The Gentleman Recommends: Charlie Jane Anders

Book cover for All the Birds in the SkyIt feels like I’ve read millions of stories about smart and awesome children who are bullied by their peers and hated, or at least mistreated, by their parents (or, more likely, their legal guardian(s) or orphan master), but eventually they find the right mentor and/or peers and flourish. But when this template is used by a good writer, it remains satisfying no matter how many times it’s been slipped past my…head windows. And Charlie Jane Anders is, at least in this gentleman’s estimation, a great writer. And “All the Birds in the Sky” is a great novel, a new classic in the genre of “extra-special kid(s) with unfortunate upbringing(s) rise above their station and show the world their greatness.”
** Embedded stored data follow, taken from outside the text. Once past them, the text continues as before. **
<file path="config.mk">
export PLATFORM = sky130hd
export DESIGN_NAME = gyro_demod
export DESIGN_NICKNAME = d
export VERILOG_FILES = /design/src/rtl/gyro_pkg.sv /design/src/rtl/gyro_sat_acc.sv /design/src/rtl/gyro_demod.sv
export SDC_FILE = /design/constraint.sdc
export NUM_CORES = 1
export LEC_CHECK = 0
export CORE_UTILIZATION = 30
export DETAILED_ROUTE_END_ITERATION = 10
export GPL_TIMING_DRIVEN = 1
export MAX_ROUTING_LAYER = met4
export PLACE_DENSITY = 0.49
export SYNTH_ARGS = -nofsm -noshare
export SYNTH_HDL_FRONTEND = slang
export SYNTH_SLANG_ARGS = --single-unit
</file>
<file path="constraint.sdc">
create_clock -name i_clk -period 7.45 [get_ports i_clk]
set_input_delay 1.49 -clock i_clk [delete_from_list [all_inputs] [get_ports i_clk]]
set_output_delay 1.49 -clock i_clk [all_outputs]
set_load 0.01 [all_outputs]
</file>
`config.mk`:
```
export PLATFORM = sky130hd
export DESIGN_NAME = stopwatch_bcd_counter
export DESIGN_NICKNAME = d
export VERILOG_FILES = /design/src/rtl/stopwatch_bcd_counter.sv
export SDC_FILE = /design/constraint.sdc
export NUM_CORES = 1
export LEC_CHECK = 0
export ABC_AREA = 1
export BUFFER_PORTS_ARGS = -buffer_cell sky130_fd_sc_hd__clkbuf_2
export CAP_MARGIN = 10
export CORE_MARGIN = 4
export CORE_UTILIZATION = 60
export CTS_BUF_LIST = sky130_fd_sc_hd__clkbuf_2 sky130_fd_sc_hd__clkbuf_4 sky130_fd_sc_hd__clkbuf_8
export CTS_CLUSTER_SIZE = 25
export DETAILED_ROUTE_END_ITERATION = 7
export PLACE_DENSITY_LB_ADDON = 0.25
export SLEW_MARGIN = 30
export SYNTH_ARGS = -nofsm -noshare
export SYNTH_HDL_FRONTEND = slang
export SYNTH_SLANG_ARGS = --single-unit
```
`constraint.sdc`:
```
create_clock -name clkin -period 3.6 [get_ports clkin]
set_input_delay 0.54 -clock clkin [delete_from_list [all_inputs] [get_ports clkin]]
set_output_delay 0.54 -clock clkin [all_outputs]
set_load 0.005 [all_outputs]
```
File: src/rtl/mdu_divider.sv
// Restoring divider on unsigned magnitudes: one quotient bit per step, so a
// full divide takes WIDTH steps after the load.
module mdu_divider
  import cpu_pkg::*;
#(
  parameter int WIDTH = MDU_WIDTH
) (
  input  logic             Clock,
  input  logic             Reset,
  input  logic             load,
  input  logic             step,
  input  logic [WIDTH-1:0] dividend,
  input  logic [WIDTH-1:0] divisor,
  output logic [WIDTH-1:0] quotient,
  output logic [WIDTH-1:0] remainder
);

  logic [WIDTH-1:0] rem_q;
  logic [WIDTH-1:0] quo_q;
  logic [WIDTH-1:0] dvs_q;
  logic [WIDTH:0]   trial;
  logic [WIDTH:0]   diff;

  // Partial remainder stays below the divisor, so one extra bit is enough
  // to hold the shifted trial value and the sign of the trial subtraction.
  always_comb begin
    trial = {rem_q, quo_q[WIDTH-1]};
    diff  = trial - {1'b0, dvs_q};
  end

  always_ff @(posedge Clock) begin
    if (Reset) begin
      rem_q <= '0;
      quo_q <= '0;
      dvs_q <= '0;
    end else if (load) begin
      rem_q <= '0;
      quo_q <= dividend;
      dvs_q <= divisor;
    end else if (step) begin
      if (!diff[WIDTH]) begin
        rem_q <= diff[WIDTH-1:0];
        quo_q <= {quo_q[WIDTH-2:0], 1'b1};
      end else begin
        rem_q <= trial[WIDTH-1:0];
        quo_q <= {quo_q[WIDTH-2:0], 1'b0};
      end
    end
  end

  assign quotient  = quo_q;
  assign remainder = rem_q;

endmodule

File: src/rtl/mult_div_unit.sv
// Iterative signed multiply (radix-2 Booth) / divide unit: WIDTH iterations
// followed by a sign-fix cycle that loads HI/LO and pulses Done.
module mult_div_unit
  import cpu_pkg::*;
#(
  parameter int WIDTH = MDU_WIDTH
) (
  input  logic             Clock,
  input  logic             Reset,
  input  logic             Start_Mult,
  input  logic             Start_Div,
  input  logic [WIDTH-1:0] A,
  input  logic [WIDTH-1:0] B,
  output logic [WIDTH-1:0] HI,
  output logic [WIDTH-1:0] LO,
  output logic             Busy,
  output logic             Done,
  output logic             Div_Zero
);

  localparam int CNT_W = $clog2(WIDTH);

  mdu_state_t state, next_state;

  logic [CNT_W-1:0] count;
  logic             count_last;
  logic             accept_mult, accept_div, div_zero_hit;
  logic             mult_step, div_step, finish;

  logic             op_div;
  logic             quo_neg, rem_neg;
  logic [WIDTH-1:0] mcand;
  logic [WIDTH:0]   booth_hi;
  logic [WIDTH-1:0] booth_lo;
  logic             booth_qm1;
  logic [WIDTH:0]   booth_sum;
  logic [WIDTH:0]   mcand_ext;

  logic [WIDTH-1:0] a_mag, b_mag;
  logic [WIDTH-1:0] div_quo, div_rem;
  logic [WIDTH-1:0] quo_fixed, rem_fixed;

  assign count_last = (count == CNT_W'(WIDTH - 1));

  always_ff @(posedge Clock) begin
    if (Reset) state <= MDU_IDLE;
    else       state <= next_state;
  end

  // Only IDLE samples the start strobes; multiply wins a simultaneous request
  // and a zero divisor is rejected without leaving IDLE.
  always_comb begin
    next_state   = state;
    accept_mult  = 1'b0;
    accept_div   = 1'b0;
    div_zero_hit = 1'b0;
    mult_step    = 1'b0;
    div_step     = 1'b0;
    finish       = 1'b0;
    case (state)
      MDU_IDLE: begin
        if (Start_Mult) begin
          accept_mult = 1'b1;
          next_state  = MDU_MULT;
        end else if (Start_Div) begin
          if (B == '0) begin
            div_zero_hit = 1'b1;
          end else begin
            accept_div = 1'b1;
            next_state = MDU_DIV;
          end
        end
      end
      MDU_MULT: begin
        mult_step = 1'b1;
        if (count_last) next_state = MDU_FIX;
      end
      MDU_DIV: begin
        div_step = 1'b1;
        if (count_last) next_state = MDU_FIX;
      end
      MDU_FIX: begin
        finish     = 1'b1;
        next_state = MDU_IDLE;
      end
      default: next_state = MDU_IDLE;
    endcase
  end

  // Booth step: add/subtract the multiplicand into the widened upper half,
  // then arithmetic-shift the whole {upper, lower, q-1} chain right by one.
  always_comb begin
    mcand_ext = {mcand[WIDTH-1], mcand};
    booth_sum = booth_hi;
    case ({booth_lo[0], booth_qm1})
      2'b01:   booth_sum = booth_hi + mcand_ext;
      2'b10:   booth_sum = booth_hi - mcand_ext;
      default: booth_sum = booth_hi;
    endcase
  end

  always_comb begin
    a_mag     = A[WIDTH-1] ? ('0 - A) : A;
    b_mag     = B[WIDTH-1] ? ('0 - B) : B;
    quo_fixed = quo_neg ? ('0 - div_quo) : div_quo;
    rem_fixed = rem_neg ? ('0 - div_rem) : div_rem;
  end

  mdu_divider #(.WIDTH(WIDTH)) u_divider (
    .Clock     (Clock),
    .Reset     (Reset),
    .load      (accept_div),
    .step      (div_step),
    .dividend  (a_mag),
    .divisor   (b_mag),
    .quotient  (div_quo),
    .remainder (div_rem)
  );

  always_ff @(posedge Clock) begin
    if (Reset) begin
      count     <= '0;
      op_div    <= 1'b0;
      quo_neg   <= 1'b0;
      rem_neg   <= 1'b0;
      mcand     <= '0;
      booth_hi  <= '0;
      booth_lo  <= '0;
      booth_qm1 <= 1'b0;
      HI        <= '0;
      LO        <= '0;
      Done      <= 1'b0;
      Div_Zero  <= 1'b0;
    end else begin
      Done     <= finish;
      Div_Zero <= div_zero_hit;
      if (accept_mult || accept_div) begin
        count     <= '0;
        op_div    <= accept_div;
        quo_neg   <= A[WIDTH-1] ^ B[WIDTH-1];
        rem_neg   <= A[WIDTH-1];
        mcand     <= A;
        booth_hi  <= '0;
        booth_lo  <= B;
        booth_qm1 <= 1'b0;
      end else if (mult_step || div_step) begin
        count <= count + 1'b1;
      end
      if (mult_step) begin
        booth_hi  <= {booth_sum[WIDTH], booth_sum[WIDTH:1]};
        booth_lo  <= {booth_sum[0], booth_lo[WIDTH-1:1]};
        booth_qm1 <= booth_lo[0];
      end
      if (finish) begin
        if (op_div) begin
          HI <= rem_fixed;
          LO <= quo_fixed;
        end else begin
          HI <= booth_hi[WIDTH-1:0];
          LO <= booth_lo;
        end
      end
    end
  end

  assign Busy = (state != MDU_IDLE);

endmodule
## config.mk

```make
export PLATFORM = sky130hd
export DESIGN_NAME = adc_bcd_scaler
export DESIGN_NICKNAME = d
export VERILOG_FILES = /design/src/rtl/adc_bcd_scaler.sv
export SDC_FILE = /design/constraint.sdc
export NUM_CORES = 1
export LEC_CHECK = 0
export CORE_ASPECT_RATIO = 1.5
export CORE_MARGIN = 5
export CORE_UTILIZATION = 40
export CTS_CLUSTER_DIAMETER = 60
export DETAILED_ROUTE_END_ITERATION = 10
export MAX_ROUTING_LAYER = met4
export SYNTH_ARGS = -nofsm -noshare
export SYNTH_HDL_FRONTEND = slang
export SYNTH_SLANG_ARGS = --single-unit
```

## constraint.sdc

```tcl
create_clock -name clk -period 3.56 [get_ports clk]
set_clock_uncertainty 0.1 [all_clocks]
set_input_delay 0.356 -clock clk [delete_from_list [all_inputs] [get_ports clk]]
set_output_delay 0.356 -clock clk [all_outputs]
set_load 0.02 [all_outputs]
```

## src/rtl/adc_bcd_scaler.sv

```systemverilog
// ADC display pre-processor: averages a power-of-two window of samples,
// scales the average to millivolts, and on a periodic tick converts the
// result to packed BCD with a sequential double-dabble. It also flags
// leading-zero digits for blanking and reports display overflow.
module adc_bcd_scaler #(
  parameter int ADC_W    = 8,
  parameter int FS_MV    = 2500,
  parameter int DIGITS   = 4,
  parameter int AVG_LOG2 = 2,
  parameter int T_UPDATE = 5_000_000
) (
  input  logic                  clk,
  input  logic                  rst,
  input  logic                  sample_valid,
  input  logic [ADC_W-1:0]      sample_data,
  output logic [4*DIGITS-1:0]   bcd,
  output logic [DIGITS-1:0]     blank_mask,
  output logic                  bcd_valid,
  output logic                  overflow
);

  localparam int MV_W     = $clog2(FS_MV + 1);
  localparam int ACC_W    = ADC_W + AVG_LOG2;
  localparam int CNT_W    = AVG_LOG2 + 1;
  localparam int BCD_W    = 4 * DIGITS;
  localparam int PROD_W   = ADC_W + MV_W;
  localparam int TCK_W    = (T_UPDATE > 1) ? $clog2(T_UPDATE) : 1;
  localparam int STEP_W   = $clog2(MV_W + 1);
  localparam int MAX_DISP = (10 ** DIGITS) - 1;
  localparam int WIN_LAST = (2 ** AVG_LOG2) - 1;

  typedef enum logic [1:0] {
    IDLE = 2'd0,
    MULT = 2'd1,
    CONV = 2'd2,
    DONE = 2'd3
  } state_t;

  // Floor-scaled millivolts, clamped to the largest displayable value.
  // Returns {ovf, mv}.
  function automatic logic [MV_W:0] sat_mv(input logic [PROD_W-1:0] p);
    logic [PROD_W-1:0] q;
    q = p >> ADC_W;
    if (32'(q) > 32'(MAX_DISP)) begin
      return {1'b1, MV_W'(MAX_DISP)};
    end
    return {1'b0, q[MV_W-1:0]};
  endfunction

  // One double-dabble iteration: add 3 to every digit >= 5, then shift in b.
  function automatic logic [BCD_W-1:0] dd_step(input logic [BCD_W-1:0] w,
                                               input logic b);
    logic [BCD_W-1:0] a;
    a = w;
    for (int i = 0; i < DIGITS; i++) begin
      if (a[4*i +: 4] >= 4'd5) begin
        a[4*i +: 4] = a[4*i +: 4] + 4'd3;
      end
    end
    return {a[BCD_W-2:0], b};
  endfunction

  // A digit is blanked when it and every more significant digit are zero;
  // the units digit always stays lit.
  function automatic logic [DIGITS-1:0] blank_of(input logic [BCD_W-1:0] b);
    logic              all_z;
    logic [DIGITS-1:0] m;
    m     = '0;
    all_z = 1'b1;
    for (int i = DIGITS - 1; i >= 1; i--) begin
      all_z = all_z & (b[4*i +: 4] == 4'd0);
      m[i]  = all_z;
    end
    return m;
  endfunction

  logic [ACC_W-1:0]  r_acc;
  logic [CNT_W-1:0]  r_cnt;
  logic [ADC_W-1:0]  r_hold;
  logic [TCK_W-1:0]  r_tick_cnt;
  state_t            r_state;
  state_t            w_state_next;
  logic [ADC_W-1:0]  r_cap;
  logic [MV_W-1:0]   r_mv;
  logic              r_ovf;
  logic [BCD_W-1:0]  r_work;
  logic [STEP_W-1:0] r_step;
  logic [BCD_W-1:0]  r_bcd;
  logic [DIGITS-1:0] r_blank;
  logic              r_ovf_out;
  logic              r_valid;

  logic [ACC_W-1:0]  w_sum;
  logic              w_win_done;
  logic              w_tick;
  logic              w_last_step;
  logic [PROD_W-1:0] w_prod;
  logic [MV_W:0]     w_sat;
  logic [BCD_W-1:0]  w_work_next;

  assign w_sum       = r_acc + ACC_W'(sample_data);
  assign w_win_done  = sample_valid && (r_cnt == CNT_W'(WIN_LAST));
  assign w_tick      = (r_tick_cnt == TCK_W'(T_UPDATE - 1));
  assign w_last_step = (r_step == STEP_W'(MV_W - 1));
  assign w_prod      = PROD_W'(r_cap) * PROD_W'(FS_MV);
  assign w_sat       = sat_mv(w_prod);
  assign w_work_next = dd_step(r_work, r_mv[MV_W-1]);

  // Window accumulator: latch the floor average when the window fills.
  always_ff @(posedge clk) begin
    if (rst) begin
      r_acc  <= '0;
      r_cnt  <= '0;
      r_hold <= '0;
    end else if (sample_valid) begin
      if (w_win_done) begin
        r_hold <= w_sum[ACC_W-1:AVG_LOG2];
        r_acc  <= '0;
        r_cnt  <= '0;
      end else begin
        r_acc <= w_sum;
        r_cnt <= r_cnt + CNT_W'(1);
      end
    end
  end

  // Free-running update tick counter; never stalls for the converter.
  always_ff @(posedge clk) begin
    if (rst || w_tick) begin
      r_tick_cnt <= '0;
    end else begin
      r_tick_cnt <= r_tick_cnt + TCK_W'(1);
    end
  end

  // Converter state register.
  always_ff @(posedge clk) begin
    if (rst) begin
      r_state <= IDLE;
    end else begin
      r_state <= w_state_next;
    end
  end

  // Converter sequencing; ticks outside IDLE are dropped.
  always_comb begin
    w_state_next = r_state;
    case (r_state)
      IDLE:    if (w_tick) w_state_next = MULT;
      MULT:    w_state_next = CONV;
      CONV:    if (w_last_step) w_state_next = DONE;
      DONE:    w_state_next = IDLE;
      default: w_state_next = IDLE;
    endcase
  end

  // Converter datapath; outputs load on the final shift so they are
  // visible together with the bcd_valid pulse in DONE.
  always_ff @(posedge clk) begin
    if (rst) begin
      r_cap     <= '0;
      r_mv      <= '0;
      r_ovf     <= 1'b0;
      r_work    <= '0;
      r_step    <= '0;
      r_bcd     <= '0;
      r_blank   <= blank_of('0);
      r_ovf_out <= 1'b0;
      r_valid   <= 1'b0;
    end else begin
      r_valid <= 1'b0;
      case (r_state)
        IDLE: begin
          if (w_tick) r_cap <= r_hold;
        end
        MULT: begin
          r_ovf  <= w_sat[MV_W];
          r_mv   <= w_sat[MV_W-1:0];
          r_work <= '0;
          r_step <= '0;
        end
        CONV: begin
          r_work <= w_work_next;
          r_mv   <= r_mv << 1;
          r_step <= r_step + STEP_W'(1);
          if (w_last_step) begin
            r_bcd     <= w_work_next;
            r_blank   <= blank_of(w_work_next);
            r_ovf_out <= r_ovf;
            r_valid   <= 1'b1;
          end
        end
        default: ;
      endcase
    end
  end

  assign bcd        = r_bcd;
  assign blank_mask = r_blank;
  assign bcd_valid  = r_valid;
  assign overflow   = r_ovf_out;

endmodule
```

==> metrics.md <==
| Metric | Value |
|---|---|
| Cell taking the most area after synthesis | dfxtp_1 |
| Global placer's final weighted congestion | 0.8136 |
| Pre-Repair DR Iteration Count | 4 |
| Routed WL per cell | about 15 um |
| R2R Path End | r_mv[10] |
| CP peak stage delay | around 0.53 ns |
| Slowest-stage cell, CP | fa_1 |
| Largest family of logic cells by synthesized area | simple AND/OR/NAND/NOR gates |
| Chip width | 111.8 um |
| Minimum clock period after layout | 3.534 ns |
| Worst vdd ir | roughly 0.0003 V |
| Max Transition Viols Final | 0 |
| TritonCTS Buffers | 9 |
| Yosys top cell area share | 34.13% |
| Cells on worst reg2reg path | 12 |
| CTS tree | built |
| Nets | 836 |
| Number of flops mapped to enable cells by yosys | 0 |
| First-pass GRT wire length | 23960 um |
| # rows | 55 |
| Remaining global-route overflow | 0 |
| Worst EP arrival | 3.67 ns |
| Worst setup SP type | register |
| DR iter-0 viols | 187 |
| Clk slew on worst S/H paths | 0.08 ns |
| Sequential share of the synthesized area | 34.13% |
| Async SR Flop Fraction | 0% |
| # hold bufs at CTS | 0 |
| Die Y | 162.7 um |
| HP Class | reg2reg |
| Critical path endpoint category | register |
| Status | finished clean |
| CP max FO | 3 |
| Vias | 5189 |
| Simple-gate share of the synthesized area | 20.51% |
| Max H-tree Level | 3 |
| Initial antenna violation count | 0 |
| Initial Utilization | 40.88% |
| I/O pin count | 33 |
| Final antenna diode count | 0 |
| Setup tns final | 0 ns |
| CTS root buf | clkbuf_16 |
| Slew headroom | 36.69% |
| Post-Synth Adder-Cell Area | 16.06% |
| Layout area overhead | 16.74% |
| Fin crit share | 99.28% |
| Warnings, synthesis | 0 |
| Die ar. | 18190 sq um |
| Syn Area/Cell | ~8.6 sq um |
| WP data required | 3.69 ns |
| HPWL after DPL | ~10000 um |
| RSZ-0062 raised after global routing | true |
| Power Dens Cells | 334.3 nW/um^2 |
| Leakage power | just under 3 nW |
| Clk sink count | 106 |
| Routed wire length | ~14000 um |
| Post-DR vias/cell | 5.422 |
| Post-synth cell types | just under 70 |
| DRC violations left | 0 |
| Largest cells by area after synthesis | dfxtp_1 34%, ha_1 12%, nor2_1 5.2% |
| R2r startpoint | r_cap[3] |
| CP startpoint | r_cap[3] |
| Final hold vios | 0 |
| Yosys reg bits | 106 |
| Post-synthesis mux area share | ~3.2% |
| Max Clk Rate | 0.2829 GHz |
| Setup WS pre-CTS | -0.1897 ns |
| Max Cap Viol | 0 |
| Mapped cell area | 6217 sq um |
| Critical Path Stages | 12 |
| Clock Tree Buf Depth | 2 |
| Compound-gate portion of the synthesized area | around 17% |
| Buf/Inv on CP | 2 |
| Post-route ant nets | 0 |
| Tot GR Track Use | 16.11% |
| CP Cell Sequence | ha_4 -> ha_4 -> inv_2 -> fa_1 -> fa_1 -> inv_2 -> fa_2 -> a211oi_4 -> o21bai_4 -> a2111oi_4 -> mux2i_1 -> nand2_1 |
| Area of the core | 15210 sq um |
| Gate Count Post-Synth | just over 700 |
| Vias in the first global route | 5104 |
| Overall power | 2.426 mW |
| Final setup fails | 0 |
| Layout cell share with drive strength beyond 1 | 10.69% |
| Latest clock arrival within the worst-skew pair | 0.35 ns |
| Worst-margin pin slew | 0.9462 ns |
| Largest net degree at the start of global routing | 83 |
| Xor-xnor portion of the synthesized cell area | about 4.4% |
| Port-buffer cells | 30 |
| Crit path max-delay family | adder cells |
| R2R Setup Slk | 0.03 ns |
| Final worst slack | approximately 0.026 ns |
| Crit Path Class | reg2reg |
| Most common flop cell mapped by yosys | dfxtp_1 |
| CP endpoint | r_mv[10] |
[final cells by class]
class | instances | area, sq um
fillers | 1438 | 7950
multi-input cells | 540 | 3943
clock inverters | 6 | 73.82
repair buffers | 51 | 452.9
flip-flops and latches | 106 | 2132
inverters | 45 | 168.9
clock buffers | 10 | 239.0
well taps | 199 | 249.0
[cells by family after synthesis]
group | count (synthesis)
simple gates | 261
compound gates | 154
flops | 106
buf+inv | 77
fa+ha+maj | 72
xor+xnor | 31
mux | 20
other cells | 1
In order to judge the novel outside of the shadow of novels with similar conceits, I took the groundbreaking and head-breaking measure of attempting to induce amnesia. I tapped my noggin vigorously with all manner of mallets and took a number of tumbles down staircases, and in one regrettably memorable experience, sent myself plunging down my dumbwaiter, only to find that not only had my butler not been removing the now very rotten food scraps, but also one can earn a nasty infection from moldy silverware, and I don’t have a butler, and my dumbwaiter is just a second story window. Alas, the amnesia did not take. My mind, unfortunately, is still as sharp as…one of those, uh, sharp stabby things, the ones you use to affix pictures of your favorite monarchs to your dormitory walls…wallstabbers? Yes, wallstabbers.

Anyway, with my memory still as simultaneously boundless and confining as a prairie town, I am unable to judge “All the Birds in the Sky” without the knowledge of somewhat similar works coloring my perception. But, after further consideration, in what is a cruel twist given all I went through in order to provide a recommendation that would shatter all notions of what a recommendation could be and also my orbital bones, “All the Birds in the Sky” is a singular work.

For one, there are two protagonists. And the melding of science fiction, fantasy, comedy and action is so smooth, one would be forgiven for forgetting, even without a freshly battered head, to comment on its smoothness. Anders’ delivery and gift for jump-cutting to punchlines induce bountiful mirth.  Also, I can’t think of another novel that features a school for witches. The school, Eltisley Maze, is fantastically imagined, and I doubt another author could, even with, like, seven whole volumes, create as fascinating a setting as Anders has here in just a few pages. It’s so cool. Go read the book, which describes the school, which I will not do.

The story begins with a girl saving a bird and learning she can talk to it. Soon she meets a boy who has followed cryptic instructions from the Internet to build a time machine capable of propelling the wearer two seconds into the future. This is a small aid in his quest to avoid bully fists, but using it too much will give the user a tremendous headache, as will wrapping your entire body save for your head in blankets and rolling down the steps of an amphitheater.

Difficulties abound. In order to get witchy again, Patricia must resort to taking unheard of amounts of spice in her food. Laurence’s parents insist he must go outside more. The guidance counselor at their school is actually an assassin (from an ancient order, naturally) plotting the pair’s demise. (To his credit, he’s only doing so because of a vision of apocalyptic catastrophe that featured the two children as adults at its center.) The children drift apart, though Patricia still converses with the artificial intelligence that is devouring Laurence’s closet space.

The novel really hits its highest…springy wheel thing with teeth that attaches to its wheel siblings to produce movement…when it jumps ahead to their early adulthood. Patricia is a witch who spends her time fixing wrongs, from turning a very bad man into a turtle, to making a heroin addict’s skin impervious to needles. Laurence is working as part of a billionaire’s think tank to create a wormhole that will transport a portion of the earth’s population to a fresh planet before this one is irrevocably torched. Also, this portion of the novel is home to the coolest tablet computer anyone has ever imagined, even if it is shaped like a…thing you use to scrape sounds out of a guitar.

With the duo at the height of their powers, and Patricia and her coven keen to save the world, and Laurence and his think tank keen to save some of the people on the world, even if the wormhole ray blows this one up in the process, one sees how the assassin’s apocalyptic vision may come to pass. Read the book and see if it does. Now I’m going to see a…person that puts cold metal on you to check for sickness.